Today’s Song of the Season may not be everyone’s cup of tea, but I promise you there is not a person reading this now who would not benefit from a deeper appreciation of it -- especially at this joyful but reflective time of year.
Ray Davies was not rock’s greatest composer, but what he remains is its finest social satirist. There was, frankly, no lyricist working during the golden age of rock who could skewer a fat, juicy target any better using a minimum of well-chosen and razor-sharp words.

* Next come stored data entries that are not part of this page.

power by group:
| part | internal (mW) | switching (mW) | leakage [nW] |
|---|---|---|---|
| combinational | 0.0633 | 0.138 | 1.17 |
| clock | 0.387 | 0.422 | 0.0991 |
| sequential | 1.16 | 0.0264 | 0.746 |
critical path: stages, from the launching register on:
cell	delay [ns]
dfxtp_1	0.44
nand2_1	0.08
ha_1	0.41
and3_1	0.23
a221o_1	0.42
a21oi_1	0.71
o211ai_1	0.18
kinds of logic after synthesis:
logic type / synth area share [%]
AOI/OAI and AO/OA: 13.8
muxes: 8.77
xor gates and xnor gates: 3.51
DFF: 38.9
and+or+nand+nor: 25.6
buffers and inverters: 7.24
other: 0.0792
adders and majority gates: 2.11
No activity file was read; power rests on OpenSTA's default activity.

More often than not, the group on which, and for whom, Davies took his deadliest aim and saved his sharpest arrows was Britain’s lower class, whose abject poverty and hand-to-mouth existence often seemed more a matter of haughty British tradition than it did personal choice or human failing. Hence the songwriter’s jaundiced and occasionally caustic eye, something on full display here.

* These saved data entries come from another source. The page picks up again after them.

File: src/bsmc_pkg.sv
// shared constants for the brown-out and supply warning control
package bsmc_pkg;
	// clock and timing
	localparam int unsigned CLK_HZ = 50_000_000; // system clock rate
	localparam int unsigned CLK_PERIOD_NS = 20; // one clock period
	localparam int unsigned SAMP_FAST_HZ = 1000; // fast sample rate
	localparam int unsigned SAMP_SLOW_HZ = 125; // slow sample rate
	localparam int unsigned SAMP_FAST_CYC = CLK_HZ / SAMP_FAST_HZ; // fast sample period
	localparam int unsigned SAMP_SLOW_CYC = CLK_HZ / SAMP_SLOW_HZ; // slow sample period
	localparam int unsigned SAMP_W = 19; // width of the period counter
	localparam int unsigned PROBE_ON_NS = 1000; // detector power window per sample
	localparam int unsigned PROBE_ON_CYC = (PROBE_ON_NS + CLK_PERIOD_NS - 1) / CLK_PERIOD_NS;
	localparam int unsigned STARTUP_NS = 2000; // detector start-up at wake
	localparam int unsigned STARTUP_CYC = (STARTUP_NS + CLK_PERIOD_NS - 1) / CLK_PERIOD_NS;
	localparam int unsigned WIN_W = 8; // width of the window and hold counters
	// register indices, byte address is four times the index
	localparam logic [3:0] REG_MODE_CTRL = 4'h0;
	localparam logic [3:0] REG_LEVEL_CTRL = 4'h1;
	localparam logic [3:0] REG_WARN_LEVEL = 4'h8;
	localparam logic [3:0] REG_WARN_IRQ_CTRL = 4'h9;
	localparam logic [3:0] REG_WARN_FLAGS = 4'ha;
	localparam logic [3:0] REG_WARN_STATUS = 4'hb;
	// field positions
	localparam int unsigned MODE_SLEEP_LSB = 0;
	localparam int unsigned MODE_ACTIVE_LSB = 2;
	localparam int unsigned MODE_SAMPFREQ_BIT = 4;
	localparam int unsigned IRQ_IE_BIT = 0;
	localparam int unsigned IRQ_TRIG_LSB = 1;
	localparam int unsigned FLAG_BIT = 0;
	localparam int unsigned STATUS_BIT = 0;
	// reset values
	localparam logic [1:0] WARN_LEVEL_RST = 2'h0;
	localparam logic [1:0] TRIG_RST = 2'h0;
	localparam logic IE_RST = 1'h0;
	// warning margin in percent per code
	localparam logic [4:0] MARGIN_PCT_0 = 5'h05;
	localparam logic [4:0] MARGIN_PCT_1 = 5'h0f;
	localparam logic [4:0] MARGIN_PCT_2 = 5'h19;
	// detector operating modes
	typedef enum logic [1:0] {
		BSMC_OFF = 2'b00,
		BSMC_CONT = 2'b01,
		BSMC_SAMP = 2'b10,
		BSMC_CONT_HOLD = 2'b11
	} bsmc_mode_type;
	// warning trigger directions
	typedef enum logic [1:0] {
		BSMC_BELOW = 2'b00,
		BSMC_ABOVE = 2'b01,
		BSMC_CROSS = 2'b10,
		BSMC_TRIG_RSVD = 2'b11
	} bsmc_trig_type;
endpackage

File: src/bsmc_top.sv
// Summary of operation
// RULE1 - load level and modes from fuses
// RULE2 - level and active mode never software written
// RULE3 - sleep mode starts at fuse, software changeable
// RULE4 - deep sleep entry uses the sleep mode
// RULE5 - wake returns to the active mode
// RULE6 - continuous compare, or brief periodic sampling
// RULE7 - supply below threshold asserts system reset
// RULE8 - enable bit turns on warning monitor
// RULE9 - warning monitor off while detector off
// RULE10 - sampled detector samples warning monitor too
// RULE11 - warning margin chosen by margin field
// RULE12 - flag set on selected crossing direction
// RULE13 - request equals flag and enable
// RULE14 - request holds until flag cleared
// RULE15 - no request while processor debug halted
// RULE16 - software unlocks, then writes within four
// RULE17 - unlocked-less protected write is ignored
// RULE18 - only sleep mode field is protected
// RULE19 - mode codes off, continuous, sampled, hold
// RULE20 - trigger codes below, above, either direction
// RULE21 - margin codes five, fifteen, twentyfive percent
// RULE22 - flag updates only while detector enabled
// RULE23 - writing one clears flag, zero ignored
//
// The Wishbone register port and the placing of the registers were chosen for this implementation.
`timescale 1ns/1ps
module bsmc_top #(
	parameter int unsigned SAMP_FAST_CYCLES = bsmc_pkg::SAMP_FAST_CYC,
	parameter int unsigned SAMP_SLOW_CYCLES = bsmc_pkg::SAMP_SLOW_CYC
) (
	// clock and reset
	input wire logic clk_i,
	input wire logic rst_i,
	// wishbone slave
	input wire logic wb_cyc_i,
	input wire logic wb_stb_i,
	input wire logic wb_we_i,
	input wire logic [5:0] wb_adr_i,
	input wire logic [3:0] wb_sel_i,
	input wire logic [31:0] wb_dat_i,
	output logic [31:0] wb_dat_o,
	output logic wb_ack_o,
	// configuration fuses, static
	input wire logic [2:0] fuse_level_i,
	input wire logic [1:0] fuse_active_i,
	input wire logic [1:0] fuse_sleep_i,
	input wire logic fuse_sampfreq_i,
	// system state
	input wire logic deep_sleep_i,
	input wire logic debug_halt_i,
	input wire logic config_change_guard_i,
	// analog comparators, asynchronous
	input wire logic bod_below_i,
	input wire logic warn_below_i,
	// analog control and system outputs
	output logic bod_power_o,
	output logic [2:0] bod_level_o,
	output logic warn_power_o,
	output logic [4:0] warn_margin_pct_o,
	output logic sys_reset_o,
	output logic cpu_hold_o,
	output logic irq_o
);
	import bsmc_pkg::*;

	// fuse-loaded and software state
	logic [2:0] level; // detector threshold code
	bsmc_mode_type active_mode; // mode while running
	bsmc_mode_type sleep_mode; // mode in deep sleep
	logic sampfreq; // 1 selects the slow sample rate
	logic [1:0] margin_sel; // warning margin code
	bsmc_trig_type trig_sel; // warning direction
	logic irq_en; // warning enable
	logic flag; // warning flag
	logic warn_state; // last evaluated warning level, 1 below
	logic sleep_q; // deep sleep seen last cycle
	logic [SAMP_W-1:0] period_cnt; // cycles to next sample
	logic [WIN_W-1:0] win_cnt; // remaining power window
	logic [WIN_W-1:0] hold_cnt; // remaining wake hold
	// next values
	logic [2:0] next_level;
	bsmc_mode_type next_active_mode, next_sleep_mode;
	logic next_sampfreq, next_irq_en, next_flag, next_warn_state, next_ack;
	logic [1:0] next_margin_sel;
	bsmc_trig_type next_trig_sel;
	logic [SAMP_W-1:0] next_period_cnt;
	logic [WIN_W-1:0] next_win_cnt, next_hold_cnt;
	logic [31:0] next_dat;
	logic next_bod_power, next_warn_power, next_sys_reset, next_irq;
	logic [4:0] next_margin_pct;
	// synchronisers for the comparator pins
	logic bod_meta, bod_below_s, warn_meta, warn_below_s;
	// decode helpers
	logic [3:0] idx; // register index
	logic access, wr; // answered access, accepted write
	bsmc_mode_type mode_eff; // mode in force now
	logic det_on, mon_on, eval, trig_hit, margin_ok;
	logic [SAMP_W-1:0] period_len;

	// comparator outputs are analog and asynchronous
	always_ff @(posedge clk_i) begin
		bod_meta <= bod_below_i;
		bod_below_s <= bod_meta;
		warn_meta <= warn_below_i;
		warn_below_s <= warn_meta;
	end

	// bus decode: data in the low byte, write lands on the ack edge
	assign idx = wb_adr_i[5:2];
	assign access = wb_cyc_i && wb_stb_i && wb_ack_o;
	assign wr = access && wb_we_i && wb_sel_i[0];

	// mode selection, reserved sleep code keeps the detector off
	always_comb begin
		// RULE4 deep sleep entry
		if (deep_sleep_i) begin
			mode_eff = (sleep_mode == BSMC_CONT_HOLD) ? BSMC_OFF : sleep_mode;
		// RULE5 back to active mode
		end else begin
			mode_eff = active_mode;
		end
	end

	// monitor gating and sample instants
	always_comb begin
		det_on = (mode_eff != BSMC_OFF);
		// RULE11 RULE21 margin code lookup
		unique case (margin_sel)
			2'h0: next_margin_pct = MARGIN_PCT_0;
			2'h1: next_margin_pct = MARGIN_PCT_1;
			2'h2: next_margin_pct = MARGIN_PCT_2;
			default: next_margin_pct = 5'h00;
		endcase
		margin_ok = (next_margin_pct != 5'h00);
		// RULE9 monitor needs the detector
		mon_on = det_on && irq_en && margin_ok;
		// RULE10 sampled mode evaluates at window end only
		eval = (mode_eff == BSMC_SAMP) ? (win_cnt == WIN_W'(1)) : det_on;
		// RULE20 direction decode
		unique case (trig_sel)
			BSMC_BELOW: trig_hit = !warn_state && warn_below_s;
			BSMC_ABOVE: trig_hit = warn_state && !warn_below_s;
			BSMC_CROSS: trig_hit = warn_state != warn_below_s;
			default: trig_hit = 1'b0;
		endcase
		period_len = sampfreq ? SAMP_W'(SAMP_SLOW_CYCLES - 1) : SAMP_W'(SAMP_FAST_CYCLES - 1);
	end

	// next values of timing, detector and warning state
	always_comb begin
		next_period_cnt = period_cnt;
		next_win_cnt = (win_cnt != '0) ? win_cnt - WIN_W'(1) : win_cnt;
		next_hold_cnt = (hold_cnt != '0) ? hold_cnt - WIN_W'(1) : hold_cnt;
		next_warn_state = warn_state;
		next_flag = flag;
		// RULE6 sampled mode powers the detector periodically
		if (mode_eff == BSMC_SAMP) begin
			if (period_cnt == '0) begin
				next_period_cnt = period_len;
				next_win_cnt = WIN_W'(PROBE_ON_CYC);
			end else begin
				next_period_cnt = period_cnt - SAMP_W'(1);
			end
		end else begin
			next_period_cnt = '0;
			next_win_cnt = '0;
		end
		// RULE19 hold mode stalls execution at wake
		if (sleep_q && !deep_sleep_i && active_mode == BSMC_CONT_HOLD) begin
			next_hold_cnt = WIN_W'(STARTUP_CYC);
		end
		// RULE22 state follows only while enabled
		if (eval && mon_on) begin
			next_warn_state = warn_below_s;
		end
		// RULE23 write one clears, set wins below
		if (wr && idx == REG_WARN_FLAGS && wb_dat_i[FLAG_BIT]) begin
			next_flag = 1'b0;
		end
		// RULE12 set on the selected crossing
		if (eval && mon_on && trig_hit) begin
			next_flag = 1'b1;
		end
		// RULE6 continuous power or the sample window
		next_bod_power = (mode_eff == BSMC_SAMP) ? (next_win_cnt != '0) : det_on;
		// RULE8 monitor powered with the detector
		next_warn_power = next_bod_power && mon_on;
		// RULE7 brown-out reset
		next_sys_reset = eval && det_on && bod_below_s;
	end

	// next values of the software registers and the bus answer
	always_comb begin
		// RULE2 level, active mode and sample rate stay as loaded
		next_level = level;
		next_active_mode = active_mode;
		next_sampfreq = sampfreq;
		next_sleep_mode = sleep_mode;
		next_margin_sel = margin_sel;
		next_trig_sel = trig_sel;
		next_irq_en = irq_en;
		next_ack = wb_cyc_i && wb_stb_i && !wb_ack_o;
		next_dat = '0;
		// RULE17 protected write needs the unlock window
		if (wr && idx == REG_MODE_CTRL && config_change_guard_i) begin
			// RULE3 software changes the sleep mode
			next_sleep_mode = bsmc_mode_type'(wb_dat_i[MODE_SLEEP_LSB +: 2]);
		end
		// RULE18 no unlock on the other controls
		if (wr && idx == REG_WARN_LEVEL) begin
			next_margin_sel = wb_dat_i[1:0];
		end
		if (wr && idx == REG_WARN_IRQ_CTRL) begin
			next_trig_sel = bsmc_trig_type'(wb_dat_i[IRQ_TRIG_LSB +: 2]);
			next_irq_en = wb_dat_i[IRQ_IE_BIT];
		end
		// read data captured as the ack is raised
		unique case (idx)
			REG_MODE_CTRL: begin
				next_dat[MODE_SLEEP_LSB +: 2] = sleep_mode;
				next_dat[MODE_ACTIVE_LSB +: 2] = active_mode;
				next_dat[MODE_SAMPFREQ_BIT] = sampfreq;
			end
			REG_LEVEL_CTRL: next_dat[2:0] = level;
			REG_WARN_LEVEL: next_dat[1:0] = margin_sel;
			REG_WARN_IRQ_CTRL: begin
				next_dat[IRQ_TRIG_LSB +: 2] = trig_sel;
				next_dat[IRQ_IE_BIT] = irq_en;
			end
			REG_WARN_FLAGS: next_dat[FLAG_BIT] = flag;
			REG_WARN_STATUS: next_dat[STATUS_BIT] = warn_state;
			default: next_dat = '0;
		endcase
		// RULE13 RULE14 request from flag and enable, RULE15 masked in debug
		next_irq = next_flag && next_irq_en && !debug_halt_i;
	end

	// register all state and outputs except the comparator synchronisers
	always_ff @(posedge clk_i) begin
		if (rst_i) begin
			// RULE1 fuses loaded at every reset
			level <= fuse_level_i;
			active_mode <= bsmc_mode_type'(fuse_active_i);
			sleep_mode <= bsmc_mode_type'(fuse_sleep_i);
			sampfreq <= fuse_sampfreq_i;
			margin_sel <= WARN_LEVEL_RST;
			trig_sel <= bsmc_trig_type'(TRIG_RST);
			irq_en <= IE_RST;
			flag <= 1'b0;
			warn_state <= 1'b0;
			sleep_q <= 1'b0;
			period_cnt <= '0;
			win_cnt <= '0;
			hold_cnt <= '0;
			wb_ack_o <= 1'b0;
			wb_dat_o <= '0;
			bod_power_o <= 1'b0;
			bod_level_o <= '0;
			warn_power_o <= 1'b0;
			warn_margin_pct_o <= '0;
			sys_reset_o <= 1'b0;
			cpu_hold_o <= 1'b0;
			irq_o <= 1'b0;
		end else begin
			level <= next_level;
			active_mode <= next_active_mode;
			sleep_mode <= next_sleep_mode;
			sampfreq <= next_sampfreq;
			margin_sel <= next_margin_sel;
			trig_sel <= next_trig_sel;
			irq_en <= next_irq_en;
			flag <= next_flag;
			warn_state <= next_warn_state;
			sleep_q <= deep_sleep_i;
			period_cnt <= next_period_cnt;
			win_cnt <= next_win_cnt;
			hold_cnt <= next_hold_cnt;
			wb_ack_o <= next_ack;
			wb_dat_o <= next_dat;
			bod_power_o <= next_bod_power;
			bod_level_o <= level;
			warn_power_o <= next_warn_power;
			warn_margin_pct_o <= next_margin_pct;
			sys_reset_o <= next_sys_reset;
			cpu_hold_o <= (next_hold_cnt != '0);
			irq_o <= next_irq;
		end
	end
endmodule

File: config.mk
export PLATFORM = sky130hd
export DESIGN_NAME = bsmc_top
export DESIGN_NICKNAME = d
export VERILOG_FILES = /design/src/bsmc_pkg.sv /design/src/bsmc_top.sv
export SDC_FILE = /design/constraint.sdc
export NUM_CORES = 1
export LEC_CHECK = 0
export BUFFER_PORTS_ARGS = -buffer_cell sky130_fd_sc_hd__buf_4
export CAP_MARGIN = 20
export CORE_MARGIN = 1.5
export CORE_UTILIZATION = 54
export CTS_CLUSTER_DIAMETER = 100
export DETAILED_ROUTE_END_ITERATION = 7
export MAX_ROUTING_LAYER = met4
export PLACE_DENSITY = 0.79
export SYNTH_ARGS = -nofsm -noshare
export SYNTH_HDL_FRONTEND = slang
export SYNTH_SLANG_ARGS = --single-unit
File: constraint.sdc
create_clock -name clk_i -period 4.37 [get_ports clk_i]
set_input_delay 0.2185 -clock clk_i [delete_from_list [all_inputs] [get_ports clk_i]]
set_output_delay 0.2185 -clock clk_i [all_outputs]
set_load 0.05 [all_outputs]
==> results.md <==
- Run status: finished clean
- Final count of negative-setup-slack endpoints: 0
- Synth-to-layout area growth: 13.6%
- Placeable core region: 6280 um^2
- Number of clock sinks: 74
- Number of flops mapped to enable cells by yosys: 8
- Global placer's final weighted congestion: 0.810
- Number of resized instances in the post-cts repair step: 0
- Flop-to-flop setup slack: 1.81 ns
- Combined global-route utilization of all metal layers: 20.0%
- Hold Violations, Final: 0
- Worst supply voltage drop on vdd: 359 uV
- Starting Density: 55.3%
- Die Y: 83.2 um
- Clock transition at the register clock pins on the worst setup and hold paths after CTS: 0.07 ns
- Final cell utilization of the core: 62.8%
- Maximum fanout encountered on the critical timing path: 24
- ANT cells: 0
- Share of synthesized area occupied by flip-flops and latches: 45.0%
- Leading register cell type out of synthesis: dfxtp_1
- RSZ-0062 raised after global routing: no
- Type of destination of the critical path: register
- Number of remaining DRC errors: 0
- CTS Hold Buffers Added: 2
- Minimum clock period after layout: 2.56 ns
- Non-filler instance count after layout: 486
- Residual overflow from global routing: 0
- Critical Path Source Type: register
- Final worst-path cycle share: 58.5%
- Worst Hold Endpoint: irq_o
- Average footprint of a synthesized cell: 9.61 um^2
- Share of final-layout standard cells stronger than drive strength 1: 17.8%
- Worst slack on hold paths: 0.0440 ns
- Number of rows created at floorplan: 29
- Number of inserted filler cells in the final layout: 520
- TritonCTS clock tree: done
- Hold_sp: debug_halt_i
- Number of buffers between clock root and the deepest sink: 2
- Post-Layout Inst Area: 3940 um^2
- Worst Reg-to-Reg Cells: 5
- Required time at the worst-slack endpoint: 4.57 ns
- Mean number of vias per cell: 5.17
- Worst slew margin: 50.7%
- CTS HTree Levels: 3
- Source-to-sink clock delay at the later pin of the worst-skew pair: 0.34 ns
- Commonest non-fill, non-tap cell in the layout: dfxtp_1
- Area taken by multi-input logic gates: 1690 um^2
- Proportion of register bits with asynchronous set or reset after synthesis: 0%
- DPL Wire Length: 4540 um
- Post-CTS Repair Setup Buffers: 0
- LEAKAGE: 1.72 nW
- Clock skew: 0.00907 ns
- Die Outline Area: 6920 um^2
- First-pass GRT wire length: 10900 um
- Transition time at the pin with the least slew margin: 0.733 ns
- Final Slew Violations: 0
- Initial DRC Count: 74
- Depth of the worst hold-timing path: 2
- Vias: 2512
- Total chip power: 2.11 mW
- Most frequent cells in the layout: dfxtp_1 (66), buf_4 (44), nor2_1 (41), conb_1 (27), a21oi_1 (23)
- Number of distinct library cells after synthesis: 59
- Maximum frequency from static timing analysis: 0.391 GHz
- Final Routed Wirelength: 6320 um
- Vias in the first global route: 2478
- Maximum number of pins on one net before global-route repair: 40
- Antenna violations before repair: 0
- Class of the most critical setup path: reg2reg
- Reg2reg start: period_cnt[11]
- Pwr per Cell Area: 536 nW/um^2
- Buffers on Ports: 44
- TritonCTS buffer count: 9
- Warnings, synthesis: 0
- Area taken by flip-flops and latches: 1560 um^2
- DP Area: 3730 um^2
- Register bit total from synthesis: 74
- Count of placed standard cells including taps: 468
- Setup slack after layout: 1.81 ns
- Number of max-cap violations: 0
- NumNets Final: 478
- Die width: 83.2 um
- Sum of negative setup slack: 0 ns
- Path class of the lowest-slack min-delay path: in2reg
- Cells after Synth: 361
- Post-DRT Antenna Nets: 0
- Post-synthesis instance area: 3470 um^2
- Clock root cell: clkbuf_8
- Post-Place Worst Slack: 1.84 ns
- Routed WL per cell: 13.0 um
- First-pass detailed-route iteration total: 4
- Data arrival time of the critical path: 2.76 ns
- Number of placed I/O pins: 106
- Capture instance of the worst register-to-register path: bod_power_o
[cell families (layout without fill, tap and decap cells)]
family / count (synthesis) / count (layout) / synth area share, %
and+or+nand+nor: 124 / 124 / 19.0
DFF: 74 / 74 / 45.0
buffers and inverters: 54 / 76 / 9.05
AOI/OAI and AO/OA: 52 / 52 / 10.2
xor gates and xnor gates: 28 / 28 / 7.07
adders and majority gates: 14 / 14 / 5.05
muxes: 14 / 14 / 4.58
other: 1 / 27 / 0.108
[how the worst max path moves through the flow]
stage / start / to / slack, ns / cells after the start
after global routing: period_cnt[11] / bod_power_o / 1.71 / 5
after floorplan: period_cnt[12] / bod_power_o / 2.02 / 6
after detailed placement: period_cnt[11] / warn_power_o / 1.84 / 5
after CTS: period_cnt[12] / bod_power_o / 1.82 / 5
final: period_cnt[11] / bod_power_o / 1.81 / 5
after global placement: period_cnt[12] / bod_power_o / 1.86 / 5
[metal layers]
layer	wire [um]	track usage [%]	vias up
met4	127	6.97	0
met5	0	-	-
met3	317	7.36	14
met1	2820	22.6	1165
li1	-	-	1276
met2	3060	32.8	57
[cell usage after synthesis, types with 5 or more instances]
master,instances,area share [%]
nor2b_1,10,1.8
clkbuf_1,9,0.97
dfxtp_1,66,38
a21oi_1,23,3.3
xor2_1,12,3.0
and3_1,5,0.90
xnor2_1,16,4.0
buf_4,27,5.8
mux2_2,5,1.6
edfxtp_1,8,6.9
ha_1,14,5.0
nor2_1,41,4.4
nor4_1,5,0.90
mux2i_1,8,2.3
nor3_1,15,2.2
inv_1,14,1.5
nand2_1,15,1.6
[state kept, by name, indices dropped and copies added, names as in the netlist, 2 cells and up]
register           flops
active_mode            2
bod_level_o            3
hold_cnt               8
margin_sel             2
wb_dat_o               5
trig_sel               2
win_cnt                8
sleep_mode             2
warn_margin_pct_o      5
level                  3
period_cnt            19
[critical path: stages, from the launching register on]
cell      delay (ns)
dfxtp_1         0.35
or4_4           0.54
or3_4           0.36
or4_4           0.69
a221oi_2        0.37
o32ai_1         0.11
[area by class of cell]
class	count	area share (%)
clock buffer	13	3.78
clock inverter	3	1.02
inverter	14	1.33
multi-input combinational	259	42.9
sequential	74	39.6
tap	77	2.44
timing repair buffer	46	8.89
[where the power goes]
part           internal (mW)  total (mW)  switching [mW]
registers              0.769       0.846          0.0776
clock network          0.278       0.504           0.226
logic                  0.314       0.763           0.449
Note: power is estimated with default switching activity, not from simulation.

This long-forgotten rocker, from the man who would emerge as the godfather of all things punk, reminds us that not everyone’s Christmas will be a white, billowy occasion for overindulgence, warm friendship and gift-giving. For many, it will just be another day of more of the same -- more hunger, more crime, more hopelessness and more despair -- only colder.
Any who of us wouldn’t benefit from a deeper appreciation of that – especially, again, this time of year?
Enjoy today’s Song of the Season, my friends, a little-known holiday gem that provides us a sobering counterbalance to all that seasonal joy in which so many of us find ourselves drowning each December: the Kinks’ Father Christmas.